● Saved entries:
----------
From an optimization exercise on the open Yosys and OpenROAD flow, aimed at small area and few clock cycles; shortcuts taken in it are not production practice. Where RTL was checked, it was by simulation tests only, not by an equivalence proof against the original. No functional check of the RTL was part of runs 2 to 4. No activity file was given, so power comes from the tool's default toggle rates.

--- design/flow/run.sh ---
#!/bin/bash
# synth_recipe.tcl (not shown) runs the flow's synth.tcl, then flattens the netlist and writes it again
# the make line also repeats each setting of config.mk as NAME=value (left out here)
make -C /OpenROAD-flow-scripts/flow DESIGN_CONFIG=/design/flow/config.mk WORK_HOME=/design/flow/orfs CLKGATE_MAP_FILE= SYNTH_SCRIPT=/design/flow/synth_recipe.tcl finish
--- design/flow/design.v ---
module rtmp_chunk_decoder (
    input  wire        clk,
    input  wire        rst,
    input  wire        in_valid,
    output wire        in_ready,
    input  wire [1:0]  in_kind,
    input  wire [7:0]  in_data,
    output wire        out_valid,
    input  wire        out_ready,
    output wire [2:0]  out_kind,
    output wire [16:0] out_csid,
    output wire [1:0]  out_fmt,
    output wire [31:0] out_ts,
    output wire [23:0] out_len,
    output wire [7:0]  out_type,
    output wire [31:0] out_msid,
    output wire [23:0] out_chunk_len,
    output wire        out_start,
    output wire [7:0]  out_data,
    output wire [7:0]  out_code,
    output wire [2:0]  out_phase,
    output wire        out_partial
);
    localparam NR = 7;                  
    localparam EW = 137;                
    localparam IN_BYTE   = 2'd0;
    localparam IN_EOS    = 2'd1;
    localparam IN_TFAULT = 2'd2;
    localparam IN_HSDONE = 2'd3;
    localparam EV_HDR    = 3'd0;
    localparam EV_DATA   = 3'd1;
    localparam EV_MSG    = 3'd2;
    localparam EV_FAULT  = 3'd3;
    localparam EV_CLOSED = 3'd4;
    localparam M_HS   = 2'd0;
    localparam M_EST  = 2'd1;
    localparam M_DEAD = 2'd2;
    localparam P_BH0 = 3'd0;
    localparam P_BH1 = 3'd1;
    localparam P_BH2 = 3'd2;
    localparam P_MH  = 3'd3;
    localparam P_EXT = 3'd4;
    localparam P_PAY = 3'd5;
    reg [1:0]  mode;
    reg [2:0]  phase;                   
    reg        look;                    
    reg        cscan;                   
    reg [2:0]  sc;                      
    reg        two;                     
    reg [1:0]  fmt;
    reg [16:0] csid;
    reg [3:0]  mh_n;
    reg        esc;                     
    reg [23:0] dreg;                    
    reg [23:0] crem;                    
    reg [23:0] maxc;                    
    reg [3:0]  count;                   
    reg        c_v;
    reg [16:0] c_csid;
    reg [31:0] c_ts;
    reg [23:0] c_len;
    reg [7:0]  c_type;
    reg [31:0] c_msid;
    reg [23:0] c_rem;                   
    reg [NR-1:0]    rv;
    reg [NR*EW-1:0] ring;
    reg        o_valid;
    reg [2:0]  o_kind;
    reg        pend;                    
    reg [7:0]  o_data;
    reg [2:0]  o_code;
    reg        o_start;
    reg        o_part;
    wire pop      = o_valid && out_ready;
    wire can_take = !o_valid || (out_ready && !pend);
    wire kind_ok  = (mode == M_EST) || (mode == M_HS && in_kind != IN_BYTE);
    assign in_ready = can_take && kind_ok && !look && !cscan;
    wire accept   = in_valid && in_ready;
    wire [7:0] b  = in_data;
    wire [EW-1:0] cur  = {c_csid, c_ts, c_len, c_type, c_msid, c_rem};
    wire [EW-1:0] head = ring[NR*EW-1 -: EW];
    wire          h_v  = rv[NR-1];
    wire [16:0]   h_csid = head[EW-1 -: 17];
    wire [23:0]   h_rem  = head[23:0];
    wire c_hit  = c_v && c_csid == csid;
    wire h_hit  = h_v && h_csid == csid;
    wire swap   = look && !c_hit && sc != 3'd7 && (h_hit || (!h_v && c_v));
    wire        c_busy  = |c_rem;
    wire        len4    = (c_len == 24'd4);
    wire [23:0] rem_eff = len4 ? {21'd0, c_rem[2:0]} : c_rem;
    wire        hc_cont = (fmt == 2'd3) && c_busy;
    wire [23:0] hc_rsel = hc_cont ? rem_eff : c_len;
    wire [23:0] hc_clen = (hc_rsel < maxc) ? hc_rsel : maxc;
    wire        hc_zero = (hc_rsel == 24'd0);
    wire        hc_t1   = (phase == P_MH && fmt == 2'd1) ? (b == 8'd1) : (c_type == 8'd1);
    wire [3:0] mh_last_n = (fmt == 2'd0) ? 4'd10 : (fmt == 2'd1) ? 4'd6 : 4'd2;
    wire       mh_last   = (mh_n == mh_last_n);
    wire [23:0] tsf      = {dreg[15:0], b};
    wire       esc_now   = (mh_n == 4'd2) ? (tsf == 24'hFFFFFF) : esc;
    wire [31:0] ts_add   = {(phase == P_EXT) ? dreg[23:16] : 8'd0, tsf};
    wire [31:0] ts_new   = ((fmt == 2'd0) ? 32'd0 : c_ts) + ts_add;
    wire [23:0] crem_dec = crem - 24'd1;
    wire        cdone    = (crem == 24'd1);
    wire        mdone    = (rem_eff == 24'd1);
    wire [2:0]  r3       = c_rem[2:0];
    wire [23:0] rem_pay  = mdone ? 24'd0 :
                           len4  ? {c_rem[23:20],
                                    (r3 == 3'd2) ? b : c_rem[19:12],
                                    (r3 == 3'd3) ? b : c_rem[11:4],
                                    (r3 == 3'd4) ? (|b) : c_rem[3],
                                    r3 - 3'd1}
                                 : c_rem - 24'd1;
    wire        scs_zero = !c_rem[3] && c_rem[11:4] == 8'd0 && c_rem[19:12] == 8'd0 && b == 8'd0;
    wire        scs_bad  = !len4 || scs_zero;
    wire [23:0] scs_val  = c_rem[3] ? 24'hFFFFFF : {c_rem[11:4], c_rem[19:12], b};
    always @(posedge clk) begin
        ring <= {ring[(NR-1)*EW-1:0], swap ? cur : head};
        if (rst)
            rv <= {NR{1'b0}};
        else
            rv <= {rv[NR-2:0], swap ? c_v : h_v};
    end
    always @(posedge clk) begin
        if (rst) begin
            mode    <= M_HS;
            phase   <= P_BH0;
            look    <= 1'b0;
            cscan   <= 1'b0;
            fmt     <= 2'd0;
            csid    <= 17'd0;
            maxc    <= 24'd128;
            count   <= 4'd0;
            c_v     <= 1'b0;
            o_valid <= 1'b0;
            pend    <= 1'b0;
        end else begin
            if (pop) begin
                if (pend) begin
                    o_kind <= (mode == M_DEAD) ? EV_FAULT : EV_MSG;
                    pend   <= 1'b0;
                end else begin
                    o_valid <= 1'b0;
                end
            end
            if (swap) begin
                c_v    <= h_v;
                {c_csid, c_ts, c_len, c_type, c_msid, c_rem} <= head;
            end
            if (look) begin
                sc <= sc + 3'd1;
                if (c_hit) begin
                    look <= 1'b0;
                    if (fmt != 2'd3 && c_busy) begin
                        mode    <= M_DEAD;
                        o_valid <= 1'b1;
                        o_kind  <= EV_FAULT;
                        o_code  <= 3'd5;
                    end else if (fmt != 2'd3) begin
                        phase <= P_MH;
                        mh_n  <= 4'd0;
                    end
                end else if (sc == 3'd7) begin
                    look <= 1'b0;
                    if (fmt != 2'd0 || count[3]) begin
                        mode    <= M_DEAD;
                        o_valid <= 1'b1;
                        o_kind  <= EV_FAULT;
                        o_code  <= (fmt != 2'd0) ? 3'd3 : 3'd6;
                    end else begin
                        c_v    <= 1'b1;
                        c_csid <= csid;
                        count  <= count + 4'd1;
                        phase  <= P_MH;
                        mh_n   <= 4'd0;
                    end
                end
            end
            if (cscan) begin
                sc <= sc + 3'd1;
                if (h_v && |h_rem)
                    o_part <= 1'b1;
                if (sc == 3'd6) begin
                    cscan   <= 1'b0;
                    mode    <= M_DEAD;
                    o_valid <= 1'b1;
                    o_kind  <= EV_CLOSED;
                end
            end
            if (accept) begin
                case (in_kind)
                    IN_HSDONE: begin
                        if (mode == M_HS)
                            mode <= M_EST;
                    end
                    IN_TFAULT: begin
                        mode    <= M_DEAD;
                        o_valid <= 1'b1;
                        o_kind  <= EV_FAULT;
                        o_code  <= 3'd1;
                    end
                    IN_EOS: begin
                        if (phase == P_BH0 || phase == P_PAY) begin
                            cscan  <= 1'b1;
                            sc     <= 3'd0;
                            o_part <= c_v && c_busy;
                        end else begin
                            mode    <= M_DEAD;
                            o_valid <= 1'b1;
                            o_kind  <= EV_FAULT;
                            o_code  <= 3'd2;
                        end
                    end
                    default: begin  
                        case (phase)
                            P_BH0: begin
                                fmt <= b[7:6];
                                two <= b[0];
                                if (b[5:1] != 5'd0) begin
                                    csid <= {11'd0, b[5:0]};
                                    look <= 1'b1;
                                    sc   <= 3'd0;
                                end else begin
                                    csid  <= 17'd0;
                                    phase <= P_BH1;
                                end
                            end
                            P_BH1: begin
                                dreg[7:0] <= b;
                                if (!two) begin
                                    csid <= 17'd64 + {9'd0, b};
                                    look <= 1'b1;
                                    sc   <= 3'd0;
                                end else begin
                                    phase <= P_BH2;
                                end
                            end
                            P_BH2: begin
                                csid <= 17'd64 + {1'b0, b, dreg[7:0]};
                                look <= 1'b1;
                                sc   <= 3'd0;
                            end
                            P_MH: begin
                                mh_n <= mh_n + 4'd1;
                                case (mh_n)
                                    4'd0, 4'd1: dreg <= {dreg[15:0], b};
                                    4'd2: begin
                                        esc <= esc_now;
                                        if (!esc_now)
                                            c_ts <= ts_new;
                                    end
                                    4'd3: c_len[23:16] <= b;
                                    4'd4: c_len[15:8]  <= b;
                                    4'd5: c_len[7:0]   <= b;
                                    4'd6: c_type       <= b;
                                    4'd7: c_msid[7:0]  <= b;
                                    4'd8: c_msid[15:8] <= b;
                                    4'd9: c_msid[23:16] <= b;
                                    default: c_msid[31:24] <= b;
                                endcase
                                if (mh_last && esc_now) begin
                                    phase <= P_EXT;
                                    mh_n  <= 4'd0;
                                end
                            end
                            P_EXT: begin
                                mh_n <= mh_n + 4'd1;
                                dreg <= {dreg[15:0], b};
                                if (mh_n == 4'd3)
                                    c_ts <= ts_new;
                            end
                            default: begin  
                                crem    <= crem_dec;
                                c_rem   <= rem_pay;
                                o_valid <= 1'b1;
                                o_kind  <= EV_DATA;
                                o_data  <= b;
                                if (mdone && c_type == 8'd1 && scs_bad) begin
                                    mode   <= M_DEAD;
                                    pend   <= 1'b1;
                                    o_code <= 3'd7;
                                end else begin
                                    if (cdone)
                                        phase <= P_BH0;
                                    if (mdone) begin
                                        pend <= 1'b1;
                                        if (c_type == 8'd1)
                                            maxc <= scs_val;
                                    end
                                end
                            end
                        endcase
                    end
                endcase
            end
            if ((look && c_hit && fmt == 2'd3) ||
                (accept && in_kind == IN_BYTE &&
                 ((phase == P_MH && mh_last && !esc_now) || (phase == P_EXT && mh_n == 4'd3)))) begin
                c_rem   <= hc_cont ? c_rem : c_len;
                crem    <= hc_clen;
                o_valid <= 1'b1;
                o_kind  <= EV_HDR;
                o_start <= !hc_cont;
                if (hc_zero) begin
                    pend <= 1'b1;
                    if (hc_t1) begin
                        mode   <= M_DEAD;
                        o_code <= 3'd7;
                    end else begin
                        phase <= P_BH0;
                    end
                end else begin
                    phase <= P_PAY;
                end
            end
        end
    end
    assign out_valid     = o_valid;
    assign out_kind      = o_kind;
    assign out_csid      = csid;
    assign out_fmt       = fmt;
    assign out_ts        = c_ts;
    assign out_len       = c_len;
    assign out_type      = c_type;
    assign out_msid      = c_msid;
    assign out_chunk_len = crem;
    assign out_start     = o_start;
    assign out_data      = o_data;
    assign out_code      = {5'd0, o_code};
    assign out_phase     = phase;
    assign out_partial   = o_part;
endmodule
----------
● Your objective: Which lines hold the word "head"? Return all of them from the records above.

● Response box:
    wire [EW-1:0] head = ring[NR*EW-1 -: EW];
    wire [16:0]   h_csid = head[EW-1 -: 17];
    wire [23:0]   h_rem  = head[23:0];
        ring <= {ring[(NR-1)*EW-1:0], swap ? cur : head};
                {c_csid, c_ts, c_len, c_type, c_msid, c_rem} <= head;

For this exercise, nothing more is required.